#### Exercise input

--- config.mk ---
export PLATFORM = sky130hd
export DESIGN_NAME = bresenham_line_engine
export DESIGN_NICKNAME = d
export VERILOG_FILES = /design/src/rtl/line_pkg.sv /design/src/rtl/bresenham_line_engine.sv
export SDC_FILE = /design/constraint.sdc
export NUM_CORES = 1
export LEC_CHECK = 0
export CORE_MARGIN = 1.5
export CORE_UTILIZATION = 45
export CTS_CLUSTER_DIAMETER = 50
export DETAILED_ROUTE_END_ITERATION = 10
export PLACE_DENSITY = 0.61
export SETUP_SLACK_MARGIN = 0.05
export SLEW_MARGIN = 20
export SYNTH_ARGS = -nofsm -noshare
export SYNTH_HDL_FRONTEND = slang
export SYNTH_SLANG_ARGS = --single-unit
--- constraint.sdc ---
create_clock -name clk -period 4.4 [get_ports clk]
set_input_delay 0.66 -clock clk [delete_from_list [all_inputs] [get_ports clk]]
set_output_delay 0.66 -clock clk [all_outputs]
set_load 0.02 [all_outputs]
--- src/rtl/line_pkg.sv ---
// Shared widths, screen limits and state encoding for the line engine.
package line_pkg;

  localparam int unsigned X_W   = 8;
  localparam int unsigned Y_W   = 7;
  localparam int unsigned COL_W = 3;
  localparam int unsigned X_MAX = 159;
  localparam int unsigned Y_MAX = 119;
  localparam int unsigned ERR_W = 10;

  typedef enum logic [1:0] {
    ST_IDLE = 2'd0,
    ST_INIT = 2'd1,
    ST_DRAW = 2'd2,
    ST_FIN  = 2'd3
  } state_t;

endpackage

--- src/rtl/bresenham_line_engine.sv ---
// Bresenham line generator: emits one pixel per clock toward the VGA adapter write port.
module bresenham_line_engine
  import line_pkg::*;
(
  input  logic             clk,
  input  logic             reset,
  input  logic             start,
  input  logic [X_W-1:0]   x0,
  input  logic [Y_W-1:0]   y0,
  input  logic [X_W-1:0]   x1,
  input  logic [Y_W-1:0]   y1,
  input  logic [COL_W-1:0] col_in,
  output logic [X_W-1:0]   x,
  output logic [Y_W-1:0]   y,
  output logic [COL_W-1:0] colour,
  output logic             plot,
  output logic             busy,
  output logic             done
);

  state_t state;

  // Latched endpoints and the walking cursor
  logic [X_W-1:0] xs, xe, cx;
  logic [Y_W-1:0] ys, ye, cy;

  // Bresenham terms
  logic signed [ERR_W-1:0] dx, dy, err;
  logic                    sx_neg, sy_neg;

  logic signed [ERR_W-1:0] dx_raw, dy_raw, dx_abs, dy_abs;
  logic signed [ERR_W-1:0] e2, err_nx;
  logic                    step_x, step_y, at_end, on_screen;
  logic [X_W-1:0]          cx_nx;
  logic [Y_W-1:0]          cy_nx;

  // Setup arithmetic for INIT: signed deltas of zero-extended endpoints and their magnitudes
  always_comb begin
    dx_raw = $signed(ERR_W'(xe)) - $signed(ERR_W'(xs));
    dy_raw = $signed(ERR_W'(ye)) - $signed(ERR_W'(ys));
    dx_abs = dx_raw[ERR_W-1] ? -dx_raw : dx_raw;
    dy_abs = dy_raw[ERR_W-1] ? -dy_raw : dy_raw;
  end

  // Per-pixel step decision; x and y may both advance for a diagonal move
  always_comb begin
    e2     = err <<< 1;
    step_x = (e2 >= dy);
    step_y = (e2 <= dx);
    err_nx = err;
    cx_nx  = cx;
    cy_nx  = cy;
    if (step_x) begin
      err_nx = err_nx + dy;
      cx_nx  = sx_neg ? cx - X_W'(1) : cx + X_W'(1);
    end
    if (step_y) begin
      err_nx = err_nx + dx;
      cy_nx  = sy_neg ? cy - Y_W'(1) : cy + Y_W'(1);
    end
    at_end    = (cx == xe) && (cy == ye);
    on_screen = (cx <= X_W'(X_MAX)) && (cy <= Y_W'(Y_MAX));
  end

  // Control FSM with registered pixel, handshake and colour outputs
  always_ff @(posedge clk) begin
    if (reset) begin
      state  <= ST_IDLE;
      xs     <= '0;
      ys     <= '0;
      xe     <= '0;
      ye     <= '0;
      cx     <= '0;
      cy     <= '0;
      dx     <= '0;
      dy     <= '0;
      err    <= '0;
      sx_neg <= 1'b0;
      sy_neg <= 1'b0;
      x      <= '0;
      y      <= '0;
      colour <= '0;
      plot   <= 1'b0;
      busy   <= 1'b0;
      done   <= 1'b0;
    end else begin
      plot <= 1'b0;
      done <= 1'b0;
      case (state)
        ST_IDLE: begin
          if (start) begin
            xs     <= x0;
            ys     <= y0;
            xe     <= x1;
            ye     <= y1;
            colour <= col_in;
            state  <= ST_INIT;
          end
        end
        ST_INIT: begin
          dx     <= dx_abs;
          dy     <= -dy_abs;
          err    <= dx_abs - dy_abs;
          sx_neg <= !(xs < xe);
          sy_neg <= !(ys < ye);
          cx     <= xs;
          cy     <= ys;
          busy   <= 1'b1;
          state  <= ST_DRAW;
        end
        ST_DRAW: begin
          x    <= cx;
          y    <= cy;
          plot <= on_screen;
          if (at_end) begin
            state <= ST_FIN;
          end else begin
            err <= err_nx;
            cx  <= cx_nx;
            cy  <= cy_nx;
          end
        end
        ST_FIN: begin
          busy  <= 1'b0;
          done  <= 1'b1;
          state <= ST_IDLE;
        end
        default: state <= ST_IDLE;
      endcase
    end
  end

endmodule

; Yosys cells after proc, flatten, opt, wreduce, memory -nomap -nowiden
; Cells that the tools add are included.
; Widths: inputs -> output; s select.
[word_totals]
register_bits = 100
output_inout_bits = 21
wordCells = 79
[classes]
n_addsub = 12
magnitude_cmp = 6
n_eq_ne = 10
n_mux = 19
bitwise = 1
reduce_logical = 13
[op_table]
columns = operator, count
row1 = $mux 10, 5
row2 = $mux 8, 3
row3 = $mux 7, 3
row4 = $add 10x10->10, 2
row5 = $pmux 10 s2, 1
row6 = $pmux 8 s2, 1
row7 = $pmux 7 s2, 1
row8 = $ge 10x10->1, 1
row9 = $le 10x10->1, 1
row10 = $ne 2x2->1 const B, 5
row11 = $neg 10->10, 1
row12 = $neg 8->10, 1
row13 = $neg 9->10, 1
row14 = $sub 10x10->10, 1
row15 = $sub 8x8->9, 1
row16 = $add 8x1->8 const B, 1
row17 = $eq 8x8->1, 1
row18 = $le 8x8->1 const B, 1
row19 = $lt 8x8->1, 1
row20 = $pmux 2 s4, 1
row21 = $sub 7x7->8, 1
row22 = $sub 8x1->8 const B, 1
row23 = $add 7x1->7 const B, 1
row24 = $eq 7x7->1, 1
row25 = 16 further kinds, 24

; Longest topological paths before layout
; Gate-level depths: netlist of the first run.
[logic_depth]
word_depth = 6
depth_mapped = 19
ltp_nobuf = 19

; Worst setup path after synthesis of the first run
; No wires, ideal clock.
[synth_timing]
kind = reg2reg
from = reg xe[0]
to = reg err[6]
t_arrival_ns = 3.600
setup_slack_ns = 0.715
stages_incl_launch_ff = 19
path_buffers = 0
period_less_slack_ns = 3.685
cell_sequence = dfxtp_1 inv_1 ha_1 inv_1 fa_1 nand2_2 nand2b_1 a21oi_2 o221ai_1 mux2_2 fa_1 a21o_1 a21oi_1 nor2b_1 o21ai_0 nor2b_1 xnor2_1 mux2i_1 a211oi_1
[synth_between]
elab_chain_len = 5
word_cells_on_any_way = 9
[synth_rtl]
columns = element, line_no
row1 = start: declaration, bresenham_line_engine.sv:24  ; logic [X_W-1:0] xs, xe, cx;
row2 = start signal: assignment, bresenham_line_engine.sv:71  ; xe <= '0;
row3 = start signal: assignment, bresenham_line_engine.sv:94  ; xe <= x1;
row4 = $sub 8x8->9 *, bresenham_line_engine.sv:39  ; dx_raw = $signed(ERR_W'(xe)) - $signed(ERR_W'(xs));
row5 = $neg 9->10, bresenham_line_engine.sv:41  ; dx_abs = dx_raw[ERR_W-1] ? -dx_raw : dx_raw;
row6 = $mux 10 *, bresenham_line_engine.sv:41
row7 = net dx_abs[1], bresenham_line_engine.sv:31  ; logic signed [ERR_W-1:0] dx_raw, dy_raw, dx_abs, dy_abs;
row8 = $sub 10x10->10 *, bresenham_line_engine.sv:103  ; err <= dx_abs - dy_abs;
row9 = $pmux 10 s2 *, bresenham_line_engine.sv:89  ; case (state)
row10 = end signal: assignment, bresenham_line_engine.sv:103
row11 = end signal: assignment, bresenham_line_engine.sv:118  ; err <= err_nx;
row12 = end: declaration, bresenham_line_engine.sv:28  ; logic signed [ERR_W-1:0] dx, dy, err;
; The timed path passes the listed nets; every way through them passes the cells marked *.
; A chain may end at the register's enable or synchronous reset.

; Final worst setup path of the first run
; Ends and elaborated chain as after synthesis.

==> flow_summary.ini, run 1 <==
[floorplanning]
die_y_um = 132
die_x_um = 132
io_pins = 57
core_um2 = 16000
initial_core_util = 0.465
die_area_um2 = 17300
placementRows = 46

[sta]
worst_pin_slew_ns = 0.707
rsz0062_at_grt = yes
hold_violations = 0
drv_slew = 0
min_period_over_period = 0.919
skew_ns = 0.00644
slew_headroom = 0.529
layout_min_cycle_time_ns = 4.04
clock.fmax_mhz = 247
fin_tns_setup_ns = 0
setup_violations = 0
hold_slack_ns = 0.453

[cells_and_area]
mostFrequentLayoutCells = 99 x dfxtp_1, 94 x nor2_1, 93 x nand2_1
final_common_cell = dfxtp_1
finish.instance_area_um2 = 8570
drive_gt1_frac = 0.0723
antenna_cells = 0
areaGrowthSynthToFinish_pct = 15.2
nets = 1069
fin_util = 0.536

[yosys]
synth_seq_cells = 99
synth_edf_count = 0
synthArstFlopShare = 0
synth.avg_cell_area_um2 = 8.20
post_synth_num_cell_types = 82
synth_top_flop_cell = dfxtp_1
yosys_warnings = 0
ys_seq_area_frac = 0.266
synth_nets = 1026
syn-cell-area_um2 = 7440
synthCells = 907

[global_routing]
grt_pass1_wl_um = 31700
grt_max_degree = 63
antenna_found_initial = 0
grt_pass1_vias = 6014
grt_overflow = 0
grt.total_usage = 0.225

[min_path]
hp-class = reg -> reg

[place]
port_buffers = 56
gp_congestion = 0.841
dpl_cell_area_um2 = 8200
dp_hpwl_um = 14400

[worst_setup_path]
arrival_ns = 4.31
path_class = reg -> reg
worst_setup_path_end_kind = register
cp-start-kind = register
worst_ep_required_time_ns = 4.67
crit_fanout = 4

[flow_run]
cap_viol_max_count = 0

[route]
drt_wl_total_um = 18800
dr.pass1.iters = 5
vias = 6206
wl_per_cell_um = 16.1
avgViaCountPerCell = 5.30
drt_first_iter_violations = 324
drc = 0
antenna_left = 0

[clock_tree]
cts.sink_count = 99
cts_buffers = 9
clk_pin_slew_ns = 0.07
ctsHoldBuffers = 0
clockBufferDepth = 2
clock_latency_ns = 0.35
htree_levels = 3
cts_root_buf = clkbuf_16
tritoncts = yes

[status]
status = finished clean
flip-flops by register name (all words and copies together) (netlist names):
name    count
x           8
done        1
cx          8
dy         10
plot        1
xs          8
ye          7
y           7
sy_neg      1
dx         10
state       2
colour      3
xe          8
ys          7
sx_neg      1
busy        1
cy          7
err         9
routing by layer:
metal  global-route usage  up-vias  wire length (µm)
met5                    0        -                 0
met4               0.0630        0               291
met3               0.0239       19               513
met2                0.367      107              8600
met1                0.315     2829              9410
li1                     -     3251                 -
Yosys cell counts, types with 5 or more instances:
master     instances  area share
xor2_1            20       0.024
o21a_1             7      0.0071
o21ai_0           25       0.017
a21o_1            14       0.014
nor2_1            94       0.047
nor2b_1           16       0.013
a31oi_1            7      0.0059
nand2b_1           9      0.0076
a21oi_1           64       0.043
o211ai_1           5      0.0050
or3_1              9      0.0076
ha_1              76        0.13
o21ai_1            5      0.0034
nand2_1           93       0.047
mux2i_1           40       0.054
nor3_1            18       0.012
nand3b_1           5      0.0050
nand4_1           12       0.010
inv_1             72       0.036
o21bai_1           7      0.0071
mux2_2             6      0.0091
a211oi_1          27       0.027
fa_1               7       0.019
a2111oi_0          5      0.0059
dfxtp_1           99        0.27
xnor2_1           46       0.054
clkbuf_1          27       0.014
critical path, stage by stage, from the launching register on:
cell      delay, ns
dfxtp_1        0.33
inv_1          0.06
ha_1           0.15
inv_1          0.05
fa_1           0.47
nand2_2        0.13
nand2b_1       0.07
a21oi_2        0.17
o221ai_1       0.21
mux2_2         0.38
fa_1           0.48
a21o_1         0.18
a21oi_1        0.21
nor2b_1        0.07
o21ai_0        0.34
nor2b_1        0.23
xnor2_1        0.13
mux2i_1        0.08
a211oi_1       0.22
kinds of logic after synthesis:
family          count (synthesis)  synth area share
compound gates                209             0.196
xor+xnor                       69            0.0842
fa+ha+maj                      83             0.147
buf+inv                       112            0.0602
flops                          99             0.266
mux                            47            0.0647
simple gates                  288             0.182
stage by stage:
stage	setup WS, ns	cells
floorplan	0.715	907
global placement	0.408	1154
detailed placement	0.389	1154
CTS	0.319	1170
global route	0.0163	1171
finish	0.357	1171
final timing paths:
check	from	depth (start not counted)	endpoint	slack, ns
worst max register to register	xe[0]$_SDFFE_PP0P_	18	err[6]$_SDFFE_PP0P_	0.36
worst min-delay path	colour[2]$_SDFFE_PP0P_	2	colour[2]$_SDFFE_PP0P_	0.45
worst max-delay path	xe[0]$_SDFFE_PP0P_	18	err[6]$_SDFFE_PP0P_	0.36
worst min register to register	colour[2]$_SDFFE_PP0P_	2	colour[2]$_SDFFE_PP0P_	0.45
cell type report:
cell class              count  area [µm²]
flip-flops and latches     99        1980
well taps                 216         270
repair buffers             71         671
multi-input cells         696        5020
clock inverters             5         108
clock buffers              11         243
inverters                  73         274
fillers                  1596        7430
timing repair:
item | CTS | global route
resized for setup | 0 | 1
endpoints found under the setup margin | 0 | 2
buffers inserted | 0 | 1
Power of run 1 is not shown: default switching activity piles up to over one toggle a cycle in this logic, so the estimate is an artifact.
==> inputs of run 2 (changes only) <==
--- a/config.mk
+++ b/config.mk
@@ -10,7 +10,6 @@
 export CTS_CLUSTER_DIAMETER = 50
 export DETAILED_ROUTE_END_ITERATION = 10
 export PLACE_DENSITY = 0.61
-export SETUP_SLACK_MARGIN = 0.05
 export SLEW_MARGIN = 20
 export SYNTH_ARGS = -nofsm -noshare
 export SYNTH_HDL_FRONTEND = slang
==> run 2 against run 1 <==
Via count rose by 0.31%. Count of clock-buffer cells in the layout unchanged. Clock skew is essentially flat. Die area unchanged. Wire length increased by 0.13%. Hold slack is the same. Register-to-register slack hardly changed. Cell area hardly changed. Non-clock buffer count shrank 1. Critical endpoint unchanged. Setup slack worse by 0.0047 ns.
==> flow_summary.ini, run 2 (same netlist as run 1, synthesis figures left out) <==
[status]
status = finished clean

[sta]
skew_ns = 0.00599
layout_min_cycle_time_ns = 4.05
worst_pin_slew_ns = 0.702
hold_violations = 0
fin_tns_setup_ns = 0
slew_headroom = 0.532
min_period_over_period = 0.920
drv_slew = 0
rsz0062_at_grt = no
setup_violations = 0
clock.fmax_mhz = 247

[floorplanning]
io_pins = 57
core_um2 = 16000
die_x_um = 132
die_y_um = 132
initial_core_util = 0.465
placementRows = 46
die_area_um2 = 17300

[worst_setup_path]
critPathBufInv = 1
critPathTopFamily = compound AO/OA/AOI/OAI gates
reg2reg_from = xs[0]$_SDFFE_PP0P_
reg2reg_depth = 17
crit_slowest_cell = fa_1
rrSetupSlack_ns = 0.35
worst_setup_path_end_kind = register
r2r_end = err[6]$_SDFFE_PP0P_
crit_fanout = 4
worst_ep_required_time_ns = 4.67
path_cells = ha_1 > inv_1 > fa_1 > nand2_2 > nand2b_1 > a21oi_2 > o221ai_1 > mux2_2 > fa_1 > a21o_1 > a21oi_1 > nor2b_1 > o21ai_0 > nor2b_1 > xnor2_1 > mux2i_1 > a211oi_1
max_stage_delay_ns = 0.48
arrival_ns = 4.31
cp-start-kind = register
path_class = reg -> reg

[global_routing]
busiest_layer = met2
grt_pass1_wl_um = 31700
antenna_found_initial = 0
use_met3 = 0.0239
met2_usage = 0.367
grt.total_usage = 0.225
grt_overflow = 0
grt_max_degree = 63
use_met1 = 0.315
grt_pass1_vias = 6014

[clock_tree]
cts_setup_buffers = 0
tritoncts = yes
clk_pin_slew_ns = 0.07
cts_buffers = 9
cts.sink_count = 99
ctsHoldBuffers = 0
htree_levels = 3
cts_root_buf = clkbuf_16
clock_latency_ns = 0.35
clockBufferDepth = 2
post_cts_resized = 0

[place]
port_buffers = 56
gp_congestion = 0.841
dp_hpwl_um = 14400

[route]
antenna_left = 0
drc = 0
wl_per_cell_um = 16.1
drt_first_iter_violations = 330
drt_wl_total_um = 18800
vias = 6225
dr.pass1.iters = 5
avgViaCountPerCell = 5.32

[cells_and_area]
layout_top_registers = dx: 10 flops, dy: 10 flops, err: 9 flops
mostFrequentLayoutCells = 99 x dfxtp_1, 94 x nor2_1, 93 x nand2_1
ff_latch_area_um2 = 1980
multi_input_area_um2 = 5020
areaGrowthSynthToFinish_pct = 15.1
final_common_cell = dfxtp_1
nets = 1068
nFillCells = 1597
drive_gt1_frac = 0.0713
antenna_cells = 0

[flow_run]
cap_viol_max_count = 0

[min_path]
min_path_cells = 2
holdPathEnd = colour[2]$_SDFFE_PP0P_
worstHoldStart = colour[2]$_SDFFE_PP0P_
hp-class = reg -> reg
-- run 2: changes by cell type in the layout (fill, tap and decap cells not counted), sizes merged --
cell	delta
buf	-1
-- run 2: per-layer routing --
layer / wire, µm / vias up
li1: - / 3248
met1: 9390 / 2847
met2: 8610 / 111
met3: 548 / 19
met4: 291 / 0
met5: 0 / -
-- run 2: how the worst max path moves through the flow --
stage / startpoint / end / slack [ns] / cells after the start
CTS: xe[0]$_SDFFE_PP0P_ / err[6]$_SDFFE_PP0P_ / 0.32 / 18
finish: xs[0]$_SDFFE_PP0P_ / err[6]$_SDFFE_PP0P_ / 0.35 / 17
global placement: err[2]$_SDFFE_PP0P_ / err[7]$_SDFFE_PP0P_ / 0.41 / 16
floorplan: xe[0]$_SDFFE_PP0P_ / err[6]$_SDFFE_PP0P_ / 0.71 / 18
global route: err[2]$_SDFFE_PP0P_ / err[7]$_SDFFE_PP0P_ / 0.02 / 16
detailed placement: ye[0]$_SDFFE_PP0P_ / err[8]$_SDFFE_PP0P_ / 0.39 / 17
-- run 2: cell type report --
type,count,area share
Clock inverter,5,0.0126
Tap cell,216,0.0316
Timing Repair Buffer,70,0.0775
Multi-Input combinational cell,696,0.587
Inverter,73,0.0320
Sequential cell,99,0.231
Clock buffer,11,0.0284
-- run 2: worst reg2reg max path: stages (launching register included) --
cell and delay (ns):
dfxtp_1 0.36, ha_1 0.18, inv_1 0.05, fa_1 0.47
nand2_2 0.13, nand2b_1 0.07, a21oi_2 0.17, o221ai_1 0.21
mux2_2 0.38, fa_1 0.48, a21o_1 0.18, a21oi_1 0.21
nor2b_1 0.07, o21ai_0 0.34, nor2b_1 0.23, xnor2_1 0.13
mux2i_1 0.09, a211oi_1 0.22
-- run 2: through the flow --
step | worst slack (ns) | area [µm²] | instances | util | hold slack (ns)
after global routing | 0.0163 | 8560 | 1170 | 0.535 | 0.475
after detailed placement | 0.389 | 8200 | 1154 | 0.513 | 0.448
after global placement | 0.408 | 8200 | 1154 | 0.513 | 0.442
after floorplan | 0.715 | 7440 | 907 | - | 0.427
final | 0.352 | 8560 | 1170 | 0.535 | 0.453
after CTS | 0.319 | 8550 | 1170 | 0.535 | 0.457
Power of run 2 is left out for the same reason.
==> inputs of run 3 (changes only) <==
--- a/config.mk
+++ b/config.mk
@@ -5,7 +5,8 @@
 export SDC_FILE = /design/constraint.sdc
 export NUM_CORES = 1
 export LEC_CHECK = 0
-export CORE_MARGIN = 1.5
+export CAP_MARGIN = 0
+export CORE_MARGIN = 2
 export CORE_UTILIZATION = 45
 export CTS_CLUSTER_DIAMETER = 50
 export DETAILED_ROUTE_END_ITERATION = 10
==> run 3 against run 2 <==
Global-route usage shrank 0.72 points. Die area grew 1.5%. Flip-flop and latch count is the same. Critical endpoint is now err[8]$_SDFFE_PP0P_. Critical path depth is the same. Highest routed layer unchanged. Critical path type unchanged. Utilization shrank 1.3 points. Setup slack lost 0.065 ns. Cell count grew 0.34%. Sequential share of layout area grew 0.078 points.
==> flow_summary.ini, run 3 (same netlist as run 1, synthesis figures left out) <==
[route]
vias = 6179
avgViaCountPerCell = 5.26
dr.pass1.iters = 5
drt_first_iter_violations = 314
drc = 0
drt_wl_total_um = 18700
antenna_left = 0
wl_per_cell_um = 15.9

[global_routing]
grt_pass1_vias = 5949
grt.total_usage = 0.218
grt_overflow = 0
grt_pass1_wl_um = 30800
grt_max_degree = 65
antenna_found_initial = 0

[sta]
worst_pin_slew_ns = 0.936
min_period_over_period = 0.935
hold_violations = 0
drv_slew = 0
slew_headroom = 0.376
setup_violations = 0
layout_min_cycle_time_ns = 4.11
clock.fmax_mhz = 243
skew_ns = 0.00681
rsz0062_at_grt = no
hold_slack_ns = 0.452
fin_tns_setup_ns = 0

[worst_setup_path]
path_cells = inv_1 > ha_1 > inv_1 > fa_1 > a211oi_2 > nor2_1 > xnor2_2 > nand2_1 > a2111o_1 > o2111ai_2 > inv_1 > ha_1 > nor3_1 > a2111o_1 > or4_1 > a31oi_1 > a211o_1
worst_setup_path_end_kind = register
max_stage_delay_ns = 0.43
worst_ep_required_time_ns = 4.71
crit_fanout = 6
critPathBufInv = 3
arrival_ns = 4.42
critPathTopFamily = compound AO/OA/AOI/OAI gates
cp-start-kind = register
crit_slowest_cell = fa_1
path_class = reg -> reg
cpMostUsedCell = inv_1

[floorplanning]
die_area_um2 = 17600
placementRows = 47
die_x_um = 133
initial_core_util = 0.455
core_um2 = 16300
io_pins = 57
die_y_um = 133

[cells_and_area]
fin_util = 0.522
mostFrequentLayoutCells = 99 x dfxtp_1, 93 x nor2_1, 93 x nand2_1
drive_gt1_frac = 0.0734
antenna_cells = 0
layout_top_registers = dx: 10 flops, dy: 10 flops, err: 9 flops
areaGrowthSynthToFinish_pct = 14.7
finish.instance_area_um2 = 8530
nets = 1068
final_common_cell = dfxtp_1

[place]
port_buffers = 56
dpl_cell_area_um2 = 8210
gp_congestion = 0.868
dp_hpwl_um = 14300

[min_path]
hp-class = reg -> reg

[clock_tree]
cts_root_buf = clkbuf_16
clk_pin_slew_ns = 0.07
tritoncts = yes
cts_buffers = 9
clock_latency_ns = 0.36
htree_levels = 3
cts.sink_count = 99
ctsHoldBuffers = 0
clockBufferDepth = 2

[flow_run]
cap_viol_max_count = 0

[status]
status = finished clean
## run 3: metrics by stage
step / worst slack (ns) / std cells
floorplan: 0.715 / 907
global placement: 0.361 / 1158
detailed placement: 0.318 / 1158
CTS: 0.296 / 1174
global route: 0.00543 / 1174
finish: 0.287 / 1174
## run 3: per-layer routing
layer | up-vias | share of wire | GRT usage | wire (µm)
li1 | 3254 | - | - | -
met1 | 2796 | 0.49 | 0.301 | 9160
met2 | 111 | 0.46 | 0.360 | 8650
met3 | 18 | 0.033 | 0.0261 | 623
met4 | 0 | 0.014 | 0.0609 | 255
met5 | - | 0 | 0 | 0
## run 3: timing repair
action | CTS | global route
endpoints found under the setup margin | 0 | 3
gates resized for setup | 0 | 3
setup buffers | 0 | 0
## run 3: worst min-delay path: cells and delay by family, from the launching register on
family / cells / cell delay (ns)
buffers and inverters: 1 / 0.06
AND/OR/NAND/NOR: 1 / 0.05
flip-flops: 1 / 0.30
## run 3: area by class of cell
cell class | instances | area [µm²]
tap | 220 | 275
inverter | 73 | 274
timing repair buffer | 70 | 663
clock inverter | 4 | 56.3
clock buffer | 12 | 256
fill | 1617 | 7820
multi-input combinational | 696 | 5030
sequential | 99 | 1980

########

Exercise aim: Please return every line in the data that includes the string "figures".

Answer to the problem:
==> flow_summary.ini, run 2 (same netlist as run 1, synthesis figures left out) <==
==> flow_summary.ini, run 3 (same netlist as run 1, synthesis figures left out) <==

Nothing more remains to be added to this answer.